At which point is the function's end reached? Should I simply check for the different return opcodes (C3 -> return near to caller, CB -> return far to caller, ...)?
PS:
A simple (e.g. not very elaborate) solution is preferred as I am new to C++.
Edit: I want to achieve this in a Windows environment.

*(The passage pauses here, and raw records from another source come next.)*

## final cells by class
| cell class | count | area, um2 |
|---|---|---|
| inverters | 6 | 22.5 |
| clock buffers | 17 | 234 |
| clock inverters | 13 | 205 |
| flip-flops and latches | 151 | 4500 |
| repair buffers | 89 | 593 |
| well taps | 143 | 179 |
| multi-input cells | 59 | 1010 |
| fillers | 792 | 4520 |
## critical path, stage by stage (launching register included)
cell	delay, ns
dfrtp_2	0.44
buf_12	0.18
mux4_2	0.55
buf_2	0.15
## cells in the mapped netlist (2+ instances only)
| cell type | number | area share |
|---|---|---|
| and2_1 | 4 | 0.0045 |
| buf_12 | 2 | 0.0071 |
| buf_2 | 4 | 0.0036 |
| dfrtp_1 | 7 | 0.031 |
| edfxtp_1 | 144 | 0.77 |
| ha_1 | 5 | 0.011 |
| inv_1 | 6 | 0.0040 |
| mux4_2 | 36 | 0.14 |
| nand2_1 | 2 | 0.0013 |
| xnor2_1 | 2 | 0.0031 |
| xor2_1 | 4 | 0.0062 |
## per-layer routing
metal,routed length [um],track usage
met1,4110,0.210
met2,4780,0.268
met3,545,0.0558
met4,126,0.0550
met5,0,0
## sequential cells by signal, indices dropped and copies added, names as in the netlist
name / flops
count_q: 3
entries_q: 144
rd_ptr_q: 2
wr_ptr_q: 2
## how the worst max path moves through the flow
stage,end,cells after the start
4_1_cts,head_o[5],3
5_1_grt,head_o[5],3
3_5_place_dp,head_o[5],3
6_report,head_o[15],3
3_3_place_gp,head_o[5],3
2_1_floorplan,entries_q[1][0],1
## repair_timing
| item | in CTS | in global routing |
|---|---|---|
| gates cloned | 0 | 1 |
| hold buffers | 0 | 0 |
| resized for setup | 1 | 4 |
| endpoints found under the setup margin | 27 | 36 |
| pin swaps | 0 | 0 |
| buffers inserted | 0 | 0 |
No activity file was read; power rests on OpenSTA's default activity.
## config.mk

```make
export PLATFORM = sky130hd
export DESIGN_NAME = bc3_front
export DESIGN_NICKNAME = d
export VERILOG_FILES = /design/src/hdl/bc3_pkg.sv /design/src/hdl/bc3_front.sv
export SDC_FILE = /design/constraint.sdc
export NUM_CORES = 1
export LEC_CHECK = 0
export BUFFER_PORTS_ARGS = -buffer_cell sky130_fd_sc_hd__buf_2
export CORE_MARGIN = 10
export CORE_UTILIZATION = 65
export DETAILED_ROUTE_END_ITERATION = 6
export PLACE_DENSITY_LB_ADDON = 0.1
export SLEW_MARGIN = 10
export SYNTH_ARGS = -nofsm -noshare
export SYNTH_HDL_FRONTEND = slang
export SYNTH_SLANG_ARGS = --single-unit
```

## constraint.sdc

```tcl
create_clock -name clk_i -period 7.8 [get_ports clk_i]
set_clock_uncertainty 0.1 [all_clocks]
set_input_delay 1.56 -clock clk_i [delete_from_list [all_inputs] [get_ports clk_i]]
set_output_delay 1.56 -clock clk_i [all_outputs]
set_load 0.01 [all_outputs]
```

## src/hdl/bc3_pkg.sv

```systemverilog
`timescale 1ns / 1ps
// ----------------------------------------------------------------------------
// bc3_pkg: shared types and constants of the 3x3 binary closing block
// Image size limits, field widths, register indexes and the step record that
// travels from the classifier to the datapath.
// ----------------------------------------------------------------------------
package bc3_pkg;

  localparam int unsigned MAX_WIDTH   = 1024;
  localparam int unsigned MAX_HEIGHT  = 1024;
  localparam int unsigned PIX_W       = 8;
  localparam int unsigned CFG_W       = 11;
  localparam int unsigned CFG_IDX_W   = 1;
  localparam int unsigned COL_W       = $clog2(MAX_WIDTH);
  // Row counters run a few rows past the image while the flush completes.
  localparam int unsigned ROW_W       = $clog2(MAX_HEIGHT + 5);
  localparam int unsigned QUEUE_DEPTH = 4;

  localparam logic [PIX_W-1:0] FOREGROUND = 8'hFF;
  localparam logic [PIX_W-1:0] BACKGROUND = 8'h00;

  typedef logic [COL_W-1:0] col_t;
  typedef logic [ROW_W-1:0] row_t;

  typedef enum logic [CFG_IDX_W-1:0] {
    CFG_IMAGE_WIDTH  = 1'b0,
    CFG_IMAGE_HEIGHT = 1'b1
  } cfg_reg_e;

  // Which neighbors of a window center lie inside the image.
  typedef struct packed {
    logic top;
    logic bot;
    logic left;
    logic right;
  } win_mask_t;

  // One classified item: what each pass does with it.
  typedef struct packed {
    logic      in_we;
    logic      in_bit;
    logic      in_slot;
    col_t      in_col;
    logic      dil_we;
    logic      dil_slot;
    col_t      dil_col;
    win_mask_t dil_mask;
    logic      ero_emit;
    win_mask_t ero_mask;
    logic      row_end;
    logic      frame_end;
  } step_t;

endpackage

```

## src/hdl/bc3_front.sv

```systemverilog
`timescale 1ns / 1ps
// ----------------------------------------------------------------------------
// bc3_front: configuration registers and item classifier
// Tracks the input, dilation and erosion positions of the frame and turns
// each accepted transaction into a step record for the datapath.
// ----------------------------------------------------------------------------
module bc3_front (
  input  logic                         clk_i,
  input  logic                         rst_ni,
  input  logic                         cfg_we_i,
  input  logic [bc3_pkg::CFG_IDX_W-1:0] cfg_index_i,
  input  logic [bc3_pkg::CFG_W-1:0]    cfg_wdata_i,
  input  logic                         accept_i,
  input  logic                         mode_i,
  input  logic [bc3_pkg::PIX_W-1:0]    pixel_i,
  input  logic                         frame_start_i,
  output bc3_pkg::step_t               step_o
);
  import bc3_pkg::*;

  col_t width_m1_q, width_m1_d;
  row_t height_q, height_d;
  logic [31:0] wide_val;
  logic [31:0] clamp_w, clamp_h;

  row_t in_row_q, in_row_d, dil_row_q, dil_row_d, ero_row_q, ero_row_d;
  col_t in_col_q, in_col_d, dil_col_q, dil_col_d, ero_col_q, ero_col_d;
  logic done_q, done_d;

  row_t ri, rd, re;
  col_t ci, cd, ce;
  logic restart, active, dil_go, ero_go, last_item;

  // Clamp register writes into the supported range.
  always_comb begin
    wide_val = 32'(cfg_wdata_i);
    if (wide_val == 32'd0) begin
      clamp_w = 32'd1;
      clamp_h = 32'd1;
    end else begin
      clamp_w = (wide_val > MAX_WIDTH)  ? MAX_WIDTH  : wide_val;
      clamp_h = (wide_val > MAX_HEIGHT) ? MAX_HEIGHT : wide_val;
    end
    width_m1_d = width_m1_q;
    height_d   = height_q;
    if (cfg_we_i) begin
      unique case (cfg_reg_e'(cfg_index_i))
        CFG_IMAGE_WIDTH:  width_m1_d = COL_W'(clamp_w - 32'd1);
        CFG_IMAGE_HEIGHT: height_d   = ROW_W'(clamp_h);
        default:          height_d   = height_q;
      endcase
    end
  end

  always_comb begin
    restart = !mode_i && frame_start_i;
    ri      = restart ? '0 : in_row_q;
    ci      = restart ? '0 : in_col_q;
    rd      = restart ? '0 : dil_row_q;
    cd      = restart ? '0 : dil_col_q;
    re      = restart ? '0 : ero_row_q;
    ce      = restart ? '0 : ero_col_q;
    active  = restart || !done_q;

    // Dilation trails the input by one row and one pixel, erosion by two.
    dil_go  = active && (ri > ROW_W'(1) || (ri == ROW_W'(1) && ci != '0));
    ero_go  = dil_go && (rd > ROW_W'(1) || (rd == ROW_W'(1) && cd != '0));

    step_o.in_we          = active && (ri < height_q);
    step_o.in_bit         = !mode_i && (pixel_i == FOREGROUND);
    step_o.in_slot        = ri[0];
    step_o.in_col         = ci;
    step_o.dil_we         = dil_go && (rd < height_q);
    step_o.dil_slot       = rd[0];
    step_o.dil_col        = cd;
    step_o.dil_mask.top   = (rd != '0);
    step_o.dil_mask.bot   = ((rd + ROW_W'(1)) < height_q);
    step_o.dil_mask.left  = (cd != '0);
    step_o.dil_mask.right = (cd != width_m1_q);
    step_o.ero_emit       = ero_go && (re < height_q);
    step_o.ero_mask.top   = (re != '0);
    step_o.ero_mask.bot   = ((re + ROW_W'(1)) < height_q);
    step_o.ero_mask.left  = (ce != '0);
    step_o.ero_mask.right = (ce != width_m1_q);
    step_o.row_end        = (ce == width_m1_q);
    step_o.frame_end      = step_o.row_end && ((re + ROW_W'(1)) == height_q);
    last_item             = step_o.ero_emit && step_o.frame_end;

    // Advance each position in raster order while the frame is still flushing.
    in_row_d  = ri;
    in_col_d  = ci;
    dil_row_d = rd;
    dil_col_d = cd;
    ero_row_d = re;
    ero_col_d = ce;
    if (active) begin
      in_col_d = (ci == width_m1_q) ? '0 : ci + COL_W'(1);
      in_row_d = (ci == width_m1_q) ? ri + ROW_W'(1) : ri;
    end
    if (dil_go) begin
      dil_col_d = (cd == width_m1_q) ? '0 : cd + COL_W'(1);
      dil_row_d = (cd == width_m1_q) ? rd + ROW_W'(1) : rd;
    end
    if (ero_go) begin
      ero_col_d = (ce == width_m1_q) ? '0 : ce + COL_W'(1);
      ero_row_d = (ce == width_m1_q) ? re + ROW_W'(1) : re;
    end
    done_d = !active || last_item;
  end

  always_ff @(posedge clk_i or negedge rst_ni) begin
    if (!rst_ni) begin
      width_m1_q <= COL_W'(MAX_WIDTH - 1);
      height_q   <= ROW_W'(MAX_HEIGHT);
      in_row_q   <= '0;
      in_col_q   <= '0;
      dil_row_q  <= '0;
      dil_col_q  <= '0;
      ero_row_q  <= '0;
      ero_col_q  <= '0;
      done_q     <= 1'b0;
    end else begin
      width_m1_q <= width_m1_d;
      height_q   <= height_d;
      if (accept_i) begin
        in_row_q  <= in_row_d;
        in_col_q  <= in_col_d;
        dil_row_q <= dil_row_d;
        dil_col_q <= dil_col_d;
        ero_row_q <= ero_row_d;
        ero_col_q <= ero_col_d;
        done_q    <= done_d;
      end
    end
  end

endmodule

```

Yosys cells after proc, flatten, opt, wreduce, memory -nomap -nowiden
Cells that the tools add are included.

cells by class
  add/sub/neg operators = 7
  multipliers = 0
  div/mod/pow operators = 0
  $lt $le $gt $ge = 8
  equality and inequality tests = 9
  shift-type cells = 0
  multiplexer cells = 20
  bitwise operators = 1
  reduce and logical (&&, ||, !) cells = 26

operators by type and width
  operator                                              count
  two-way mux 11 bit                                    11
  two-way mux 10 bit                                    9
  < comparator 11 bit                                   5
  adder 11 x 1 -> 11 bit (second input constant)        3
  adder 10 x 1 -> 10 bit (second input constant)        3
  == test 10 bit                                        3
  nonzero test 10 bit                                   3
  == test 11 x 1 -> 1 bit (second input constant)       2
  > comparator 11 x 1 -> 1 bit (second input constant)  2
  nonzero test 11 bit                                   2
  inequality test 10 bit                                2
  == test 11 bit                                        1
  > comparator 11 bit (second input constant)           1
  logical AND 1 bit                                     11
  logical NOT 11 bit                                    1
  subtractor 10 x 1 -> 10 bit (second input constant)   1
  == test 8 bit (second input constant)                 1
  logical OR 1 bit                                      4
  AND reduction 2 bit                                   2
  logical NOT 1 bit                                     3
  inverter 1 bit                                        1

word-level totals
  register bits after elaboration = 85
  latch bits = 0
  RAM bits = 0
  memory bits (read-only) = 0
  bits of input ports = 26
  output and inout bits = 36
  word-level logic and storage cells = 80
  memories kept = 0

Longest topological paths before layout
Gate-level depths: netlist (run 1).

  depth in word-level cells = 11
  depth in mapped cells = 18
  mapped depth without buffers = 13

Worst setup path before layout (run 1)
No wires, ideal clock.

  path kind = input-to-output
  start point = in mode_i
  end point = out step_o[9] (netlist name)
  arrival = 4.534 ns
  data required time = 6.140 ns
  slack = 1.606 ns
  stages = 16
  path buffers = 5
  cell sequence = nand2b_1 -> buf_2 -> buf_2 -> buf_2 -> buf_2 -> clkbuf_1 -> and2_1 -> ha_1 -> nand2_1 -> nor3_1 -> and3_1 -> and3_1 -> xnor2_1 -> ha_1 -> o21a_1 -> o22ai_1

RTL lines
  item                RTL line         RTL
  start: declaration  bc3_front.sv:14  input logic mode_i,
  end: declaration    bc3_front.sv:17  output bc3_pkg::step_t step_o

==> results_dict.tcl, run 1 <==
set metrics [dict create \
    status "finished, final reports clean" \
    drtAntennaViolNets 0 \
    worst-setup-path-type "input port to output port" \
    drtIter0Drc 753 \
    start_util_pct 66.5 \
    synth_cells 921 \
    cts.sinks 85 \
    nNetsFinal 1013 \
    cts_root_buffer "clkbuf_8" \
    hpwl_um 15200 \
    ys_types 76 \
    vdd_drop_max_v 0.000193 \
    powerDensity_nw_per_um2 182 \
    fmax_mhz 154 \
    totalPowerFinal_mw 1.41 \
    clkPwrFrac_pct 25.5 \
    power_frac_comb_pct 32.8 \
    critical_path.endpoint_type "output port" \
    post_cts_buffers 0 \
    drtPass1Iterations 6 \
    maxCapViolations 0 \
    syn_nets 999 \
    cts_hold_buf 0 \
    rr_worst_depth 10 \
    final_hold_viol_count 0 \
    vias_per_cell 6.65 \
    period_share_pct 83.2 \
    p_seq_share_pct 41.6 \
    wl_met2_um 9540 \
    core_area_um2 10900 \
    min_period_ns 6.49 \
    place_congestion 0.970 \
    critPathLaunchType "input port" \
    setup_viol 0 \
    async_flop_share_pct 100 \
    final.setup.worst_slack_ns 1.31 \
    htree_levels 3 \
    ios 62 \
    grt_pass1_vias 6844 \
    p_sw_uw 556 \
    leakagePower_nw 3.38 \
    cp.arrival_ns 4.83 \
    wl_met3_um 1700 \
    grt_pass1_wl_um 33900 \
    synth-main-ff-cell "dfrtp_1" \
    r2r_slack_ns 3.65 \
    synth_area_um2 7240 \
    drive_gt1_share_pct 11.4 \
    grt_antenna_before_repair 0 \
    cts_tree "built" \
    synth_area_per_cell_um2 7.86 \
    hold_depth 2 \
    maxUsedRoutingLayer "met4" \
    post-route-util_pct 71.0 \
    chipHeight_um 126 \
    clk_latency_ns 0.39 \
    hold_class "register to register" \
    holdWs_ns 0.394 \
    die_area_um2 15800 \
    num_rows 38 \
    grt_max_degree 79 \
    vias 7185 \
    crit_required_ns 6.14 \
    syn_to_final_growth_pct 6.83 \
    ctsResizeCount 0 \
    die_w_um 126 \
    place_worst_setup_slack_ns 1.43 \
    met1_length_um 8620 \
    yosys_warnings 0 \
    synth_seq_cells 85 \
    sw_frac_of_total_pct 39.4 \
    cts_buffers 9 \
    slew_viol_final 0 \
    routed_wl_um 20500 \
    worst_slew_pin_slew_ns 1.13 \
    synth_edf_count 0 \
    gr-total-overflow 0 \
    rsz0062_at_grt "no" \
    diodes 0 \
    clk_pin_slew_ns 0.09 \
    grt_usage_pct 25.4 \
    drc 0 \
    synth_seq_area_share_pct 29.6 \
    p_int_uw 855 \
    wl_per_cell_um 19.0 \
    cts_buffer_depth 2 \
    relSlewSlack_pct 24.2 \
    port_buffers 61 \
    layout_common_cells "nand2_1, nor2_1, dfrtp_1" \
    tns_ns 0 \
    final_common_cell "nand2_1" \
    crit_fanout 50 \
]
[flip-flops by register name, summed over array words and instances, names as in the netlist]
register / cells
height_q: 11
done_q: 1
ero_col_q: 10
ero_row_q: 11
dil_col_q: 10
in_row_q: 11
in_col_q: 10
dil_row_q: 11
width_m1_q: 10
[per-stage QoR]
stage               cells  area [µm²]
finish               1080        7730
global route         1080        7730
CTS                  1080        7730
detailed placement   1064        7510
global placement     1064        7510
floorplan             921        7240
[worst max-delay path: stages]
cell      delay (ns)
buf_2           0.13
nand2b_2        0.74
nand2_1         0.22
inv_1           0.17
ha_1            0.25
nand2_1         0.08
nor3_1          0.40
and3_1          0.25
xnor2_1         0.12
ha_1            0.31
nand4_1         0.09
nor3_1          0.21
o22ai_1         0.10
buf_2           0.15
[synth_stat cells, types with 19 or more instances]
cell,count,area (µm²)
nand2_1,108,405
nor2_1,85,319
dfrtp_1,74,1850
o21ai_0,61,305
ha_1,52,651
inv_1,46,173
clkbuf_1,44,165
nand3_1,43,215
xnor2_1,36,315
a21oi_1,28,140
and2_1,27,169
nor3_1,23,115
nand4_1,19,119
[final timing paths]
path	start	end
max	mode_i	step_o[9]
min reg2reg	height_q[7]	height_q[7]
max reg2reg	in_row_q[0]	ero_row_q[3]
max in group asynchronous	rst_ni	ero_col_q[9]
min in group asynchronous	rst_ni	dil_row_q[10]
min	height_q[7]	height_q[7]
[power by group through the flow]
stage	clock network (mW)	registers, mW	logic [mW]
after detailed placement	0	0.590	0.458
after floorplan	0	0.539	0.354
final	0.360	0.587	0.463
after global routing	0.381	0.594	0.519
after global placement	0	0.586	0.442
after CTS	0.362	0.582	0.461
[kinds of logic (layout without fill, tap and decap cells)]
| family | count (synthesis) | count (layout) | share of synthesized area [%] |
|---|---|---|---|
| AOI/OAI and AO/OA | 214 | 214 | 19.9 |
| muxes | 9 | 9 | 1.33 |
| DFF | 85 | 85 | 29.6 |
| buffers and inverters | 111 | 130 | 6.15 |
| xor gates and xnor gates | 48 | 48 | 5.81 |
| adders and majority gates | 56 | 56 | 9.54 |
| and+or+nand+nor | 398 | 398 | 27.7 |
[cell type report]
class | count | area (µm²)
flip-flops and latches | 85 | 2140
clock inverters | 6 | 72.6
repair buffers | 66 | 345
fillers | 886 | 3150
clock buffers | 10 | 149
multi-input cells | 725 | 4670
well taps | 140 | 175
inverters | 48 | 183
[per-layer routing]
layer / up-vias / GRT usage, %
li1: 3352 / -
met4: 0 / 10.6
met1: 3437 / 33.9
met2: 337 / 40.0
met5: - / 0
met3: 59 / 3.97
(Power assumes the default switching activity.)
==> run 2, diff against run 1 <==
--- a/config.mk
+++ b/config.mk
@@ -7,7 +7,7 @@
 export LEC_CHECK = 0
 export BUFFER_PORTS_ARGS = -buffer_cell sky130_fd_sc_hd__buf_2
 export CORE_MARGIN = 10
-export CORE_UTILIZATION = 65
+export CORE_UTILIZATION = 61
 export DETAILED_ROUTE_END_ITERATION = 6
 export PLACE_DENSITY_LB_ADDON = 0.1
 export SLEW_MARGIN = 10
==> constraint.sdc (replaced) <==
create_clock -name clk_i -period 6.8 [get_ports clk_i]
set_clock_uncertainty 0.1 [all_clocks]
set_input_delay 1.36 -clock clk_i [delete_from_list [all_inputs] [get_ports clk_i]]
set_output_delay 1.36 -clock clk_i [all_outputs]
set_load 0.01 [all_outputs]
==> results_dict.tcl, run 2 (same netlist as run 1, synthesis figures left out) <==
set metrics [dict create \
    setup_viol 0 \
    relSlewSlack_pct 26.4 \
    routed_wl_um 21300 \
    cts.sinks 85 \
    vias 7226 \
    cts_tree "built" \
    drc 0 \
    grt_antenna_before_repair 0 \
    holdWs_ns 0.407 \
    htree_levels 3 \
    gr-total-overflow 0 \
    design_area_um2 7830 \
    grt_pass1_vias 6850 \
    die_area_um2 16600 \
    period_share_pct 84.4 \
    wl_per_cell_um 19.6 \
    layout_common_cells "nand2_1, nor2_1, dfrtp_1" \
    place_area_um2 7550 \
    powerDensity_nw_per_um2 215 \
    ios 62 \
    grt_pass1_wl_um 35000 \
    grt_max_degree 67 \
    vdd_drop_max_v 0.000171 \
    slew_viol_final 0 \
    cp.arrival_ns 4.28 \
    hold_class "register to register" \
    core_area_um2 11500 \
    maxCapViolations 0 \
    tns_ns 0 \
    num_rows 39 \
    drive_gt1_share_pct 11.6 \
    crit_required_ns 5.34 \
    worst-setup-path-type "input port to output port" \
    drtPass1Iterations 6 \
    cts_buffers 9 \
    final_hold_viol_count 0 \
    cts_root_buffer "clkbuf_16" \
    crit_fanout 58 \
    drtAntennaViolNets 0 \
    grt_usage_pct 26.0 \
    die_w_um 129 \
    place_congestion 1.00 \
    leakagePower_nw 3.43 \
    ctsResizeCount 0 \
    worst_slew_pin_slew_ns 1.10 \
    final_common_cell "nand2_1" \
    diodes 0 \
    vias_per_cell 6.65 \
    port_buffers 61 \
    hpwl_um 15900 \
    syn_to_final_growth_pct 8.16 \
    fmax_mhz 174 \
    status "finished, final reports clean" \
    critPathLaunchType "input port" \
    critical_path.endpoint_type "output port" \
    nNetsFinal 1016 \
    cts_hold_buf 0 \
    min_period_ns 5.74 \
    clk_latency_ns 0.36 \
    cts_buffer_depth 2 \
    rsz0062_at_grt "no" \
    start_util_pct 62.9 \
    clk_pin_slew_ns 0.06 \
    post_cts_buffers 0 \
    chipHeight_um 129 \
    drtIter0Drc 701 \
]
-- run 2: cell types whose count changed in the layout (fill, tap and decap cells not counted) --
cell / change
clkbuf_16: +8
buf_12: +1
clkbuf_8: -7
bufinv_16: -1
clkbuf_1: +1
inv_6: -4
buf_4: +2
clkinv_2: +3
-- run 2: critical path: stages --
cell      delay [ns]
buf_2           0.13
nand2b_2        0.39
buf_12          0.31
and2_1          0.23
inv_1           0.06
ha_1            0.19
nor4b_1         0.14
a31oi_1         0.18
o21a_1          0.43
nand2b_1        0.24
nor3_1          0.39
buf_2           0.21
-- run 2: worst paths after layout --
check	from	end	slack (ns)	cells after the start
max in group asynchronous	rst_ni	height_q[3]	4.69	2
hold / removal	height_q[2]	height_q[2]	0.41	1
hold reg to reg	height_q[2]	height_q[2]	0.41	1
min in group asynchronous	rst_ni	in_row_q[6]	0.78	1
setup / recovery	mode_i	step_o[6]	1.06	12
setup reg to reg	in_row_q[0]	dil_row_q[9]	3.49	11
-- run 2: power by group --
part / leakage, nW / internal, mW / switching [mW]
sequential: 1.09 / 0.569 / 0.109
combinational: 2.21 / 0.218 / 0.318
clock: 0.138 / 0.266 / 0.204
total: 3.43 / 1.05 / 0.631
-- run 2: through the flow --
stage               setup WS (ns)  power, mW  util, %  instances
floorplan                    1.01       1.02        -        921
global placement             1.33       1.19     65.6       1070
detailed placement           1.20       1.21     65.6       1070
CTS                          1.20       1.68     68.0       1086
global route                0.952       1.79     68.0       1086
finish                       1.06       1.68     68.0       1086
-- run 2: area by class of cell --
class | count | area, µm²
inverters | 48 | 183
multi-input cells | 725 | 4670
clock buffers | 12 | 256
clock inverters | 4 | 22.5
repair buffers | 69 | 380
well taps | 143 | 179
fillers | 984 | 3690
flip-flops and latches | 85 | 2140
-- run 2: routing by layer --
layer	track usage [%]	wire [µm]	part of all wire (%)
met1	34.6	9100	43
met2	39.9	9500	45
met3	5.22	2100	9.9
met4	11.7	604	2.8
met5	0	0	0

You need to store the "copied" function on a block of memory allocated using VirtualAllocEx. On modern OSs, there is a bit on each page which declares whether its contents are executable or not. This is used to minimize the damage of buffer overruns. By default, your memory is not executable. If you use VirtualAllocEx with the PAGE_EXECUTE_READWRITE protection mode, you'll be able to write to a block of memory and then execute from it.
As for your question of "when do you reach the end of a function," that is actually not answerable. There are common patterns you can look for, but x86 lacks any way of identifying the "end" of a function.

It looks like you need to follow the jump. When you follow the jump, the code you're seeing matches what you compiled above.
Also, your DumpMemory is using the address of pAddressIn. Your function is being passed a variable called pAddress. Either this is a typo, or you're referencing a variable declared somewhere else. I assume you meant to use pAddress.
The memory you allocate may need special privilege to be allowed to run. As is, the memory you allocate with the raw function data will be marked as "data". "Data Execution Prevention" may stop this depending on your environment.